## [Task brief]
What do the lines say, reproduced word for word, from the first of the entries below through the line bearing "was 0.0573 ns"?

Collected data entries
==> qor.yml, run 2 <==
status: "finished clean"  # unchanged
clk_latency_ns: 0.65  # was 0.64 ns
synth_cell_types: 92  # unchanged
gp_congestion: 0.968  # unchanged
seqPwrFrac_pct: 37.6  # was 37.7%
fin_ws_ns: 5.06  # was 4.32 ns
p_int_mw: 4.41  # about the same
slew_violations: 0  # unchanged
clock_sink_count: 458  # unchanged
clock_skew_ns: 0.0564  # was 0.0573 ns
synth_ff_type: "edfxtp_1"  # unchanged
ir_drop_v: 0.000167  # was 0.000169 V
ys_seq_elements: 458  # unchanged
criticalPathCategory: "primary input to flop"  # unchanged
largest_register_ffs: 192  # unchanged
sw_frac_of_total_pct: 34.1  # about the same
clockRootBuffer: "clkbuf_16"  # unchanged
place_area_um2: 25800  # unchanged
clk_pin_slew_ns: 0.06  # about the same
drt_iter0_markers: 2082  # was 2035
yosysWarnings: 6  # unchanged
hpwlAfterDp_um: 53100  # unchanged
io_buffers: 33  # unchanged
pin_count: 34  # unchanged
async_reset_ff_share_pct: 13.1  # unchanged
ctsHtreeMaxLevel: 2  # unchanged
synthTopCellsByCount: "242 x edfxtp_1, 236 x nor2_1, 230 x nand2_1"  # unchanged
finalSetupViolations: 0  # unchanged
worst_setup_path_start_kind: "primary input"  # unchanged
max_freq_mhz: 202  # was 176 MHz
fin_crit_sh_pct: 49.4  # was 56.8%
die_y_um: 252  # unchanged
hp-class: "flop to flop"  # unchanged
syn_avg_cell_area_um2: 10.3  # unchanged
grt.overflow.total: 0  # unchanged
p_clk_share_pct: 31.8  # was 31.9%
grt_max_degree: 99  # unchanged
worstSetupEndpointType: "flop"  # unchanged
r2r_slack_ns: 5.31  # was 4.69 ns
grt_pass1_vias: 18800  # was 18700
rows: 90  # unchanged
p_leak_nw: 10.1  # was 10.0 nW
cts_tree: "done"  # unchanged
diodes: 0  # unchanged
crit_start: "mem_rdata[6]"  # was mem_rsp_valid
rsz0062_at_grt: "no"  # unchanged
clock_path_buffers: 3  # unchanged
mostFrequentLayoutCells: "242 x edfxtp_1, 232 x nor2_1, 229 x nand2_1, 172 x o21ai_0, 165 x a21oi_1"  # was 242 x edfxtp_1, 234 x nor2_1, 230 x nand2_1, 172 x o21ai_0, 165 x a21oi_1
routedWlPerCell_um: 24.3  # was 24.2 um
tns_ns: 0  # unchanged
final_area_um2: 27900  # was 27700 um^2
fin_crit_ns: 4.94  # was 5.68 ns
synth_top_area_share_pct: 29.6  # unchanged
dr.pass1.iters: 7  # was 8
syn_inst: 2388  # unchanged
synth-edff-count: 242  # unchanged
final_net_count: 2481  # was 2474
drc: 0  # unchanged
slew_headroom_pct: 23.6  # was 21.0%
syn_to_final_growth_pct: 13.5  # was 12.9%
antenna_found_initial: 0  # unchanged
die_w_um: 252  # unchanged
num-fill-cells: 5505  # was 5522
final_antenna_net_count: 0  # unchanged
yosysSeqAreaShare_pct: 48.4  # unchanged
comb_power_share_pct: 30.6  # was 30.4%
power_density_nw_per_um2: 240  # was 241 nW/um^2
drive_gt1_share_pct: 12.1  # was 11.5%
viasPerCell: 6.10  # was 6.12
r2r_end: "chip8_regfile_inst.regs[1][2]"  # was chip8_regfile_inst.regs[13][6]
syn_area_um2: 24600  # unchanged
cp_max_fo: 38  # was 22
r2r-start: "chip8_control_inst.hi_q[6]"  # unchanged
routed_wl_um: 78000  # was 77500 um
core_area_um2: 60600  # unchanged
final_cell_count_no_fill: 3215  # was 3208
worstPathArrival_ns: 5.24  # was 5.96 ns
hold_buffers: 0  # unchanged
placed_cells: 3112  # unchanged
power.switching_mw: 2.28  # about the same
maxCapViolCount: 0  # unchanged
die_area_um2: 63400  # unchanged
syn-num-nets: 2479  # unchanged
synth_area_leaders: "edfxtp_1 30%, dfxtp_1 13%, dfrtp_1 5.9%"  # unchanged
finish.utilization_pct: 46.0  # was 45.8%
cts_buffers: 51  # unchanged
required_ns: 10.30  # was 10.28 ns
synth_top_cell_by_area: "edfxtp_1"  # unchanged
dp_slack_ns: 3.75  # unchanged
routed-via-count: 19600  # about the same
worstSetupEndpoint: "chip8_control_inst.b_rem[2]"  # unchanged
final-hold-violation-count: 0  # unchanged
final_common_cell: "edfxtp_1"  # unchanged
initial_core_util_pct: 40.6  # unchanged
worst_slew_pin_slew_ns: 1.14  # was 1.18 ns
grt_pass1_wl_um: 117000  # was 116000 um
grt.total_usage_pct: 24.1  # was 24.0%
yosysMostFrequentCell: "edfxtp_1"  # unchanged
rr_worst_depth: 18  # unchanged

## [Completed exercise]
==> qor.yml, run 2 <==
status: "finished clean"  # unchanged
clk_latency_ns: 0.65  # was 0.64 ns
synth_cell_types: 92  # unchanged
gp_congestion: 0.968  # unchanged
seqPwrFrac_pct: 37.6  # was 37.7%
fin_ws_ns: 5.06  # was 4.32 ns
p_int_mw: 4.41  # about the same
slew_violations: 0  # unchanged
clock_sink_count: 458  # unchanged
clock_skew_ns: 0.0564  # was 0.0573 ns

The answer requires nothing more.